**The task**
Only the lines below, from the one with "## run 2: timing repair" through the one with "was 630.8 mW/mm²", are to be written out, exactly.

**Dataset entries**

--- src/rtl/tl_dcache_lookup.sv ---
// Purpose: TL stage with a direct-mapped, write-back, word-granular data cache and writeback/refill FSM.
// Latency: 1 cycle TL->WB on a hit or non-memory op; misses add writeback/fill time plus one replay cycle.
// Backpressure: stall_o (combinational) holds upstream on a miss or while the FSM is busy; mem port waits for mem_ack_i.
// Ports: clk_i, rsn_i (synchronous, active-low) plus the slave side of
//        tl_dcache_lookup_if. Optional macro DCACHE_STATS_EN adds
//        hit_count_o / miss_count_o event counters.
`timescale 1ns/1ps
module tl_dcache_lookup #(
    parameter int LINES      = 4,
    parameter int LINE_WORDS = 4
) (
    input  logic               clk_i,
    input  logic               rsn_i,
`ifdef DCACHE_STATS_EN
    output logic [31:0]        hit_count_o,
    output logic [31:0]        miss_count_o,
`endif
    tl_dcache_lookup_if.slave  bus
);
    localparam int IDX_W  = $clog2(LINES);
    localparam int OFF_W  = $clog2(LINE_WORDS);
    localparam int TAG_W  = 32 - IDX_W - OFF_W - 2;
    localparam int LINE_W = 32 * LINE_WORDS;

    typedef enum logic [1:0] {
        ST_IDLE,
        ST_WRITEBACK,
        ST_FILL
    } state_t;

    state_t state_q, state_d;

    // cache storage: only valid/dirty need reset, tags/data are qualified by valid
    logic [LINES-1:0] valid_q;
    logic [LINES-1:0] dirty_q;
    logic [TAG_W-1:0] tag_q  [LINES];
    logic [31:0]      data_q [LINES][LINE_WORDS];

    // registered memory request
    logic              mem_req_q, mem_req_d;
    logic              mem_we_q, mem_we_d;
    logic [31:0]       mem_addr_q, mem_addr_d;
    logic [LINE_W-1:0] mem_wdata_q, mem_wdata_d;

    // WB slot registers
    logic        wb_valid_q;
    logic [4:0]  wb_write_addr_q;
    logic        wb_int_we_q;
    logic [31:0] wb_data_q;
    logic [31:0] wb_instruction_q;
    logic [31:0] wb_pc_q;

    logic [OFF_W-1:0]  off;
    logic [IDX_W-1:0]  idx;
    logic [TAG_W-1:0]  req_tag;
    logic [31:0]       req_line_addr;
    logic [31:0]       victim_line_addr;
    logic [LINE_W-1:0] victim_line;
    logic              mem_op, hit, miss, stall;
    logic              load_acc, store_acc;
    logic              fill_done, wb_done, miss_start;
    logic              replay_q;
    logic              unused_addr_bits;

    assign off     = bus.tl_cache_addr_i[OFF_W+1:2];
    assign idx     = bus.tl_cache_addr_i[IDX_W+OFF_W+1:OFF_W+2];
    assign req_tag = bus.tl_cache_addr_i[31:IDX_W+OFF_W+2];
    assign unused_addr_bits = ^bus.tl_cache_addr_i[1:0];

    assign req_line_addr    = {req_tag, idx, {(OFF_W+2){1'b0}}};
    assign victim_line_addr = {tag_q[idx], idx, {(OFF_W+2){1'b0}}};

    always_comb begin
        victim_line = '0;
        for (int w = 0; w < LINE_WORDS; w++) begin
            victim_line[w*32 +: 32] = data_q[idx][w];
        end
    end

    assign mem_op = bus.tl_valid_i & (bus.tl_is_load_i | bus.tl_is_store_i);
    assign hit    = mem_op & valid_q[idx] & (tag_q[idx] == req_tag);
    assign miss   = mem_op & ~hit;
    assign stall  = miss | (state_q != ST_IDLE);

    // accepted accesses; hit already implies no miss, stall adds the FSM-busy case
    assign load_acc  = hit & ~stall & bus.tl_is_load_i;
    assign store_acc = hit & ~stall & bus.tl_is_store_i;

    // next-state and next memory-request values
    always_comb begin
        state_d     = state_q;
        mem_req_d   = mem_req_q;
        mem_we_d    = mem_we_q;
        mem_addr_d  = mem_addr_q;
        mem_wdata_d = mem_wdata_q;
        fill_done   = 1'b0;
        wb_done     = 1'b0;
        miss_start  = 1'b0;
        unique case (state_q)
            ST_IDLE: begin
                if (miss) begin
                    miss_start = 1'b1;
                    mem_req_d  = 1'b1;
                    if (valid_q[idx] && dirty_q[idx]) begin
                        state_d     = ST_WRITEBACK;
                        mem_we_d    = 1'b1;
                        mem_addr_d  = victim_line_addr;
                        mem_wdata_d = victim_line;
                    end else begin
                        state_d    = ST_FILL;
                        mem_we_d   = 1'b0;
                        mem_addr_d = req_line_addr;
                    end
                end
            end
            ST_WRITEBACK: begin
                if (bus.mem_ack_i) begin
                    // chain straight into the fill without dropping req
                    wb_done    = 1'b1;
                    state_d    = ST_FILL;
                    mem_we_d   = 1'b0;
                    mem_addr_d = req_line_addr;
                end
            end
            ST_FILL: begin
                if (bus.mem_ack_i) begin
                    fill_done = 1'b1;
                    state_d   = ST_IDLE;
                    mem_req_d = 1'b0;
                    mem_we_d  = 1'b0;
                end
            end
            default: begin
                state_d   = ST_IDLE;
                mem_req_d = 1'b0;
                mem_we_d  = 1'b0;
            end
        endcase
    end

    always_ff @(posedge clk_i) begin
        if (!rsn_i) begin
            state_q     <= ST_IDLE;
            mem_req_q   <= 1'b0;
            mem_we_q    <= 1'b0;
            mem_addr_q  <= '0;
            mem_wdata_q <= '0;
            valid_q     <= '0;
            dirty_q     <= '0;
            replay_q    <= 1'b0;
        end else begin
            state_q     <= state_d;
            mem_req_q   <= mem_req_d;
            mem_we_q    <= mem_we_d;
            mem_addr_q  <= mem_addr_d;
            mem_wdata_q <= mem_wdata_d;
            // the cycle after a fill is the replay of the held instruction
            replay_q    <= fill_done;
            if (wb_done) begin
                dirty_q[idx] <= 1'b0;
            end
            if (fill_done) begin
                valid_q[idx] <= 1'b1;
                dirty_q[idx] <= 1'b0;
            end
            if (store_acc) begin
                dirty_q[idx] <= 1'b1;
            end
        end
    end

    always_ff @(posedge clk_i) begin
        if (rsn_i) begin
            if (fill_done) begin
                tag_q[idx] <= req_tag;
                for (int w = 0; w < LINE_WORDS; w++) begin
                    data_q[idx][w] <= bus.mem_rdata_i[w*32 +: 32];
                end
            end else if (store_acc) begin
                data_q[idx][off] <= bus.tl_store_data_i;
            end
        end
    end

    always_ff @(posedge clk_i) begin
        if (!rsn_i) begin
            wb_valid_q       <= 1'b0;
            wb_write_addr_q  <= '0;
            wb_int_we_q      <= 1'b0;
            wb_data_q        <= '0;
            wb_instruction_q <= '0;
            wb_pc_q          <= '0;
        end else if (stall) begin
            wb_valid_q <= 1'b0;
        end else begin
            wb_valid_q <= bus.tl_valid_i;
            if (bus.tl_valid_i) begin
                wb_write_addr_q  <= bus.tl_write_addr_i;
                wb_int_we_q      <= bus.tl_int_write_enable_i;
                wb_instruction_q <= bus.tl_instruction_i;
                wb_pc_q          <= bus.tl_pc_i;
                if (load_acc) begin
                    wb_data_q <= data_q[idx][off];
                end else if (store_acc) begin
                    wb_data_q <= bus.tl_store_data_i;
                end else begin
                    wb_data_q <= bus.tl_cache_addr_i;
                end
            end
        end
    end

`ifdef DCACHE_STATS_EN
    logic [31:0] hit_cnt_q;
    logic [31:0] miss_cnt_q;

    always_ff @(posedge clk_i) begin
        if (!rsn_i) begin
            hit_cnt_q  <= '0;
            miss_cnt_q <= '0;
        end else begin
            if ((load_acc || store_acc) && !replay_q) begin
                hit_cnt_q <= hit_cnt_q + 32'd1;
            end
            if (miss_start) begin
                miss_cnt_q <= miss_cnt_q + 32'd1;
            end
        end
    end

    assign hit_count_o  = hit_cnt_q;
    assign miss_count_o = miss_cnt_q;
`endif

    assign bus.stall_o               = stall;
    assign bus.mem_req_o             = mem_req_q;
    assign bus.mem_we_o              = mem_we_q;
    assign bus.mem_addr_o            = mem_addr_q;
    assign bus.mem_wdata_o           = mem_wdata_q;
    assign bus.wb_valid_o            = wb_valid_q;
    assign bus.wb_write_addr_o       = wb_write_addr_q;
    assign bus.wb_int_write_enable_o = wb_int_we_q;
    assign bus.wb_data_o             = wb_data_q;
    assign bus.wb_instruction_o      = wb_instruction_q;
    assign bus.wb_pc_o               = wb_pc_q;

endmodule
* * *
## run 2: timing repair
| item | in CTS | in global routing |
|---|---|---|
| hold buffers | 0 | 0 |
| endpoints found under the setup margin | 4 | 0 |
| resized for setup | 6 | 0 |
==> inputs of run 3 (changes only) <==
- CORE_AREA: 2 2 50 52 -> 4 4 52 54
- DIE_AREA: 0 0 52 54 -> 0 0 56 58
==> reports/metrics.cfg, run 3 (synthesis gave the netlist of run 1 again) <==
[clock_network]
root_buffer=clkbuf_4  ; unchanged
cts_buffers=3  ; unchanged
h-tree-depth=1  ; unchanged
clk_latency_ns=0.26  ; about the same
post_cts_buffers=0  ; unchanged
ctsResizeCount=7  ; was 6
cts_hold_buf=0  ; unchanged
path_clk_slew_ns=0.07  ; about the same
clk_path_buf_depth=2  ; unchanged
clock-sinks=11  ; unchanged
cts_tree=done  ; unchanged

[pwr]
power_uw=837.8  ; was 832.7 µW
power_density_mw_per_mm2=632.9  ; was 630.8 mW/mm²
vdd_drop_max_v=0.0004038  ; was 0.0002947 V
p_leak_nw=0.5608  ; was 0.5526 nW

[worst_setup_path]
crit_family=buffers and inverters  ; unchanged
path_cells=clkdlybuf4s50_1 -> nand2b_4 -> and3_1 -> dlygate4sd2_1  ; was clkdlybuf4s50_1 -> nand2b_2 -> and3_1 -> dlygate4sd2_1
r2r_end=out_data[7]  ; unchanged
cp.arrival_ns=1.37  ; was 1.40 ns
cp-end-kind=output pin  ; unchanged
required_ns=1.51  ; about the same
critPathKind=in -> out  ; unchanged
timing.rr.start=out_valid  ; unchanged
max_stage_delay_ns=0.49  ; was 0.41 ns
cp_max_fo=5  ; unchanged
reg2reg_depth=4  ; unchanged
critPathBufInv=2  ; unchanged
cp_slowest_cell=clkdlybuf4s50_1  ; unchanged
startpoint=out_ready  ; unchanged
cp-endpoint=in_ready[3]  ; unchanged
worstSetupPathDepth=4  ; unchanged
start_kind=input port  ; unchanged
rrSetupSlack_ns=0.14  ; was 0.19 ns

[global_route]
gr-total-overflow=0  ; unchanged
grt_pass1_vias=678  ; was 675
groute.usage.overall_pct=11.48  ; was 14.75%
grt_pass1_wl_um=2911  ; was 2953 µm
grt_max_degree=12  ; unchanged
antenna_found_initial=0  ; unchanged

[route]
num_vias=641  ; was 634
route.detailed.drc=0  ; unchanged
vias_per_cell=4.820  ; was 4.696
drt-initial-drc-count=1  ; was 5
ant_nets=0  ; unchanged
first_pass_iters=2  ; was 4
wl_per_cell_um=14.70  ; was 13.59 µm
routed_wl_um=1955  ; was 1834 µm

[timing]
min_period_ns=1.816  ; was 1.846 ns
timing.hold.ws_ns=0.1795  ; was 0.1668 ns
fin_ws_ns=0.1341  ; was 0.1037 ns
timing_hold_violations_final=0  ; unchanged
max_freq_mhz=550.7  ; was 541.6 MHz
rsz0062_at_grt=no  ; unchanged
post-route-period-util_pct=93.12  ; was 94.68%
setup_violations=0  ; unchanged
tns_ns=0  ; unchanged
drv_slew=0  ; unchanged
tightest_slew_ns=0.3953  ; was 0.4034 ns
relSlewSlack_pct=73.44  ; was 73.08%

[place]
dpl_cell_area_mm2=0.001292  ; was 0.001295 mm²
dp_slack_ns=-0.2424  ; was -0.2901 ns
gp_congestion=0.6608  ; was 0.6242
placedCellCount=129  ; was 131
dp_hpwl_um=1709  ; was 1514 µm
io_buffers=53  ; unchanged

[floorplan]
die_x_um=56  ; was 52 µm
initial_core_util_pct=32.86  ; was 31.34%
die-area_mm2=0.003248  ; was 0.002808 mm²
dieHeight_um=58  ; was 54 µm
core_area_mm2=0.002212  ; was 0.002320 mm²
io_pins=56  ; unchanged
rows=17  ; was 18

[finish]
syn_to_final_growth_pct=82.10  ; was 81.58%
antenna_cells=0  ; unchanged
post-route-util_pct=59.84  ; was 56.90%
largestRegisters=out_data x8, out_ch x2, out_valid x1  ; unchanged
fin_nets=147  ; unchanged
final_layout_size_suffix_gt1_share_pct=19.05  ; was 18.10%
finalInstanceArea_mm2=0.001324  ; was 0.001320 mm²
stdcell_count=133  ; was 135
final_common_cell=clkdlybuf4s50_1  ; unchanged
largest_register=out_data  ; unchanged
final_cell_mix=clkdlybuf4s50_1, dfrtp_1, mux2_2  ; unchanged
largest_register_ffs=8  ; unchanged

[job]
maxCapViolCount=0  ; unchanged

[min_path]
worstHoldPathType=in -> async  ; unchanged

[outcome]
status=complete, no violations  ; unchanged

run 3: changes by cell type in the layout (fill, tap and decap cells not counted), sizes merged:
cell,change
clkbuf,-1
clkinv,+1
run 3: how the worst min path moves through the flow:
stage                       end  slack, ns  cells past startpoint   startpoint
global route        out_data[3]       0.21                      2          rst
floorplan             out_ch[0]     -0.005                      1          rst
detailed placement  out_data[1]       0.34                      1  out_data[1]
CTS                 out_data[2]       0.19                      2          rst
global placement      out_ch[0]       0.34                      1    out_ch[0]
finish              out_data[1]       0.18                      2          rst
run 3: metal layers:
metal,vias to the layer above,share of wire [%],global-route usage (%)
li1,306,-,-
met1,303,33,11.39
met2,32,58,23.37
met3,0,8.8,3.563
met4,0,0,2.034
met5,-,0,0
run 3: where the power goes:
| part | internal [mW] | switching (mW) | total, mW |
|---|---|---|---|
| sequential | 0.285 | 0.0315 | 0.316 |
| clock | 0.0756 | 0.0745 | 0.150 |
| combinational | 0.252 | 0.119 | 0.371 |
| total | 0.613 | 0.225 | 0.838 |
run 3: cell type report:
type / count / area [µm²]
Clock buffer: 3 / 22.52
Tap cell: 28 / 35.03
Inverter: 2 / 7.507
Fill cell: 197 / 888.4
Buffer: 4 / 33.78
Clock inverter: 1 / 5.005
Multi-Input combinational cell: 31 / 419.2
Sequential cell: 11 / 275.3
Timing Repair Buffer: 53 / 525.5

**Answer section**
## run 2: timing repair
| item | in CTS | in global routing |
|---|---|---|
| hold buffers | 0 | 0 |
| endpoints found under the setup margin | 4 | 0 |
| resized for setup | 6 | 0 |
==> inputs of run 3 (changes only) <==
- CORE_AREA: 2 2 50 52 -> 4 4 52 54
- DIE_AREA: 0 0 52 54 -> 0 0 56 58
==> reports/metrics.cfg, run 3 (synthesis gave the netlist of run 1 again) <==
[clock_network]
root_buffer=clkbuf_4  ; unchanged
cts_buffers=3  ; unchanged
h-tree-depth=1  ; unchanged
clk_latency_ns=0.26  ; about the same
post_cts_buffers=0  ; unchanged
ctsResizeCount=7  ; was 6
cts_hold_buf=0  ; unchanged
path_clk_slew_ns=0.07  ; about the same
clk_path_buf_depth=2  ; unchanged
clock-sinks=11  ; unchanged
cts_tree=done  ; unchanged

[pwr]
power_uw=837.8  ; was 832.7 µW
power_density_mw_per_mm2=632.9  ; was 630.8 mW/mm²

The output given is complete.